Paranoid anxiety is a term used in object relations theory, particularity in discussions about the Paranoid-schizoid and depressive positions. The term was frequently used by Melanie Klein, especially to refer to a pre-depressive and persecutory sense of anxiety characterised by the psychological splitting of objects.
Donald Meltzer saw paranoid anxiety as linked not only to a loss of trust in the goodness of objects, but also to a confusion between feeling and thought.
For the extreme forms of such anxiety, he coined the term 'terror', to convey something of the qualitatively different intensity of their nature.
Freud considered that there was generally a small kernel of truth hidden in the exaggerated anxiety of the paranoid - what Hanns Sachs described as an amoeba about to become monster.

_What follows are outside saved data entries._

## config.mk

```make
export PLATFORM = sky130hd
export DESIGN_NAME = toy_mem_arbiter
export DESIGN_NICKNAME = d
export VERILOG_FILES = /design/src/rtl/toy_mem_arbiter.sv
export SDC_FILE = /design/constraint.sdc
export NUM_CORES = 1
export LEC_CHECK = 0
export ABC_AREA = 1
export BUFFER_PORTS_ARGS = -buffer_cell sky130_fd_sc_hd__buf_4
export CORE_ASPECT_RATIO = 1.1
export CORE_MARGIN = 8
export CORE_UTILIZATION = 45
export DETAILED_ROUTE_END_ITERATION = 12
export PLACE_DENSITY = 0.86
export SYNTH_ARGS = -nofsm -noshare
export SYNTH_HDL_FRONTEND = slang
export SYNTH_SLANG_ARGS = --single-unit
export TNS_END_PERCENT = 10
```

## constraint.sdc

```tcl
create_clock -name CLK -period 2.27 [get_ports CLK]
set_clock_uncertainty 0.15 [all_clocks]
set_input_delay 0.1135 -clock CLK [delete_from_list [all_inputs] [get_ports CLK]]
set_output_delay 0.1135 -clock CLK [all_outputs]
set_load 0.005 [all_outputs]
```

The anti-psychiatrist David Cooper argued indeed that "The therapist in working with people might far more often have to confirm the reality of paranoid fears than in any sense disconfirm or attempt to modify them", but most family therapists would probably agree that this is an extreme and one-sided position.
Idealisation (as in the transference) can be used as a defence against deeper paranoid anxieties about the actual presence of a destructive, denigrating object.

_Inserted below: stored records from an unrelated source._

===== src/rtl/i2s_pkg.sv =====
// Shared I2S/TDM types: word-select style and generator state, used by the
// clock generator and the TX/RX serialisers.
package i2s_pkg;

   typedef enum logic {
      WS_I2S   = 1'b0,   // 50 % word select, high for the upper half of the slots
      WS_PULSE = 1'b1    // one-bit frame sync ahead of slot 0
   } ws_mode_e;

   typedef enum logic {
      IDLE = 1'b0,
      RUN  = 1'b1
   } i2s_state_e;

endpackage


===== src/rtl/i2s_sck_div.sv =====
// Bit-clock divider: counts system clocks per SCK period and registers the
// bit clock plus its fall/rise strobes so they leave the block straight from flops.
module i2s_sck_div #(
   parameter int SCK_DIV = 8
) (
   input  logic clk_i,
   input  logic rst_ni,
   input  logic en_i,     // generator will be running in the next cycle
   input  logic clr_i,    // restart the SCK period from its falling edge
   output logic sck_o,
   output logic fall_o,
   output logic rise_o,
   output logic wrap_o    // last system clock of the current SCK period
);

   localparam int DIV_W = $clog2(SCK_DIV);
   localparam logic [DIV_W-1:0] DIV_LAST = DIV_W'(SCK_DIV - 1);
   localparam logic [DIV_W-1:0] DIV_HALF = DIV_W'(SCK_DIV / 2);

   logic [DIV_W-1:0] div_reg, div_next;
   logic             sck_reg, fall_reg, rise_reg;

   assign wrap_o = (div_reg == DIV_LAST);

   always_comb begin
      div_next = '0;
      if (en_i && !clr_i && !wrap_o) begin
         div_next = div_reg + DIV_W'(1);
      end
   end

   // Outputs are decoded from the next count so they line up with div_reg.
   always_ff @(posedge clk_i) begin
      if (!rst_ni) begin
         div_reg  <= '0;
         sck_reg  <= 1'b0;
         fall_reg <= 1'b0;
         rise_reg <= 1'b0;
      end else begin
         div_reg  <= div_next;
         sck_reg  <= en_i && (div_next >= DIV_HALF);
         fall_reg <= en_i && (div_next == '0);
         rise_reg <= en_i && (div_next == DIV_HALF);
      end
   end

   assign sck_o  = sck_reg;
   assign fall_o = fall_reg;
   assign rise_o = rise_reg;

endmodule


===== src/rtl/i2s_tdm_clock_gen.sv =====
// I2S/TDM master clock generator: SCK, WS/frame sync and edge/frame strobes.
// Define I2S_TDM_SLOT_IDX_EN to expose the slot_o/bit_o position ports.
module i2s_tdm_clock_gen
   import i2s_pkg::*;
#(
   parameter int SCK_DIV   = 8,
   parameter int SLOT_BITS = 32,
   parameter int NUM_SLOTS = 2
) (
   input  logic clk_i,
   input  logic rst_ni,
   input  logic en_i,
   input  logic ws_mode_i,
   output logic busy_o,
   output logic sck_o,
   output logic ws_o,
   output logic sck_fall_o,
   output logic sck_rise_o,
   output logic frame_start_o
`ifdef I2S_TDM_SLOT_IDX_EN
  ,output logic [$clog2(NUM_SLOTS)-1:0] slot_o,
   output logic [$clog2(SLOT_BITS)-1:0] bit_o
`endif
);

   localparam int SLOT_W = $clog2(NUM_SLOTS);
   localparam int BIT_W  = $clog2(SLOT_BITS);
   localparam logic [SLOT_W-1:0] SLOT_LAST = SLOT_W'(NUM_SLOTS - 1);
   localparam logic [SLOT_W-1:0] SLOT_HALF = SLOT_W'(NUM_SLOTS / 2);
   localparam logic [BIT_W-1:0]  BIT_LAST  = BIT_W'(SLOT_BITS - 1);

   i2s_state_e        state_reg, state_next;
   ws_mode_e          mode_reg, mode_next;
   logic [SLOT_W-1:0] slot_reg, slot_next, slot_ahead;
   logic [BIT_W-1:0]  bit_reg, bit_next;
   logic              ws_reg, ws_next;
   logic              frame_start_reg, frame_start_next;
   logic              stop_reg, stop_next;
   logic              start, run_next, fall_event, last_new, div_wrap;

   function automatic logic [BIT_W-1:0] adv_bit(input logic [BIT_W-1:0] b);
      return (b == BIT_LAST) ? '0 : b + BIT_W'(1);
   endfunction

   function automatic logic [SLOT_W-1:0] adv_slot(input logic [SLOT_W-1:0] s,
                                                  input logic [BIT_W-1:0]  b);
      if (b != BIT_LAST) return s;
      return (s == SLOT_LAST) ? '0 : s + SLOT_W'(1);
   endfunction

   i2s_sck_div #(
      .SCK_DIV (SCK_DIV)
   ) u_sck_div (
      .clk_i  (clk_i),
      .rst_ni (rst_ni),
      .en_i   (run_next),
      .clr_i  (start),
      .sck_o  (sck_o),
      .fall_o (sck_fall_o),
      .rise_o (sck_rise_o),
      .wrap_o (div_wrap)
   );

   // A pending stop lets the final lead-out bit finish before dropping to IDLE.
   always_comb begin
      state_next = state_reg;
      case (state_reg)
         IDLE:    if (en_i) state_next = RUN;
         RUN:     if (div_wrap && stop_reg) state_next = IDLE;
         default: state_next = IDLE;
      endcase
   end

   assign start      = (state_reg == IDLE) && en_i;
   assign run_next   = (state_next == RUN);
   assign fall_event = start || ((state_reg == RUN) && div_wrap && run_next);

   // Position and WS are advanced on the edge that raises sck_fall_o; WS looks
   // one bit ahead of the position that becomes current on that edge.
   always_comb begin
      slot_next        = slot_reg;
      bit_next         = bit_reg;
      ws_next          = ws_reg;
      mode_next        = mode_reg;
      stop_next        = stop_reg;
      frame_start_next = 1'b0;
      last_new         = 1'b0;
      slot_ahead       = '0;
      if (!run_next) begin
         slot_next = '0;
         bit_next  = '0;
         ws_next   = 1'b0;
         stop_next = 1'b0;
      end else if (fall_event) begin
         if (start) begin
            mode_next = ws_mode_e'(ws_mode_i);
            slot_next = SLOT_LAST;
            bit_next  = BIT_LAST;
         end else begin
            slot_next = adv_slot(slot_reg, bit_reg);
            bit_next  = adv_bit(bit_reg);
         end
         last_new         = (slot_next == SLOT_LAST) && (bit_next == BIT_LAST);
         slot_ahead       = adv_slot(slot_next, bit_next);
         frame_start_next = (slot_next == '0) && (bit_next == '0);
         if (last_new && !start && !en_i) begin
            stop_next = 1'b1;
            ws_next   = 1'b0;
         end else if (mode_next == WS_PULSE) begin
            ws_next = last_new;
         end else begin
            ws_next = (slot_ahead >= SLOT_HALF);
         end
      end
   end

   always_ff @(posedge clk_i) begin
      if (!rst_ni) begin
         state_reg       <= IDLE;
         mode_reg        <= WS_I2S;
         slot_reg        <= '0;
         bit_reg         <= '0;
         ws_reg          <= 1'b0;
         stop_reg        <= 1'b0;
         frame_start_reg <= 1'b0;
      end else begin
         state_reg       <= state_next;
         mode_reg        <= mode_next;
         slot_reg        <= slot_next;
         bit_reg         <= bit_next;
         ws_reg          <= ws_next;
         stop_reg        <= stop_next;
         frame_start_reg <= frame_start_next;
      end
   end

   assign busy_o        = (state_reg == RUN);
   assign ws_o          = ws_reg;
   assign frame_start_o = frame_start_reg;

`ifdef I2S_TDM_SLOT_IDX_EN
   assign slot_o = slot_reg;
   assign bit_o  = bit_reg;
`endif

endmodule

Conversely, paranoid fears, especially when systematised, may themselves serve as a defence against a deeper, chaotic disintegration of the personality.
Paranoid anxiety may reach the level of a persecutory anxiety state (a form of panic attack), including various levels of persecutory delusions (the preferred term to paranoid delusions).
Heavy drinking is said to sometimes precipitate acute paranoid panic - the protagonist's unconscious hostile impulses being projected onto all those around.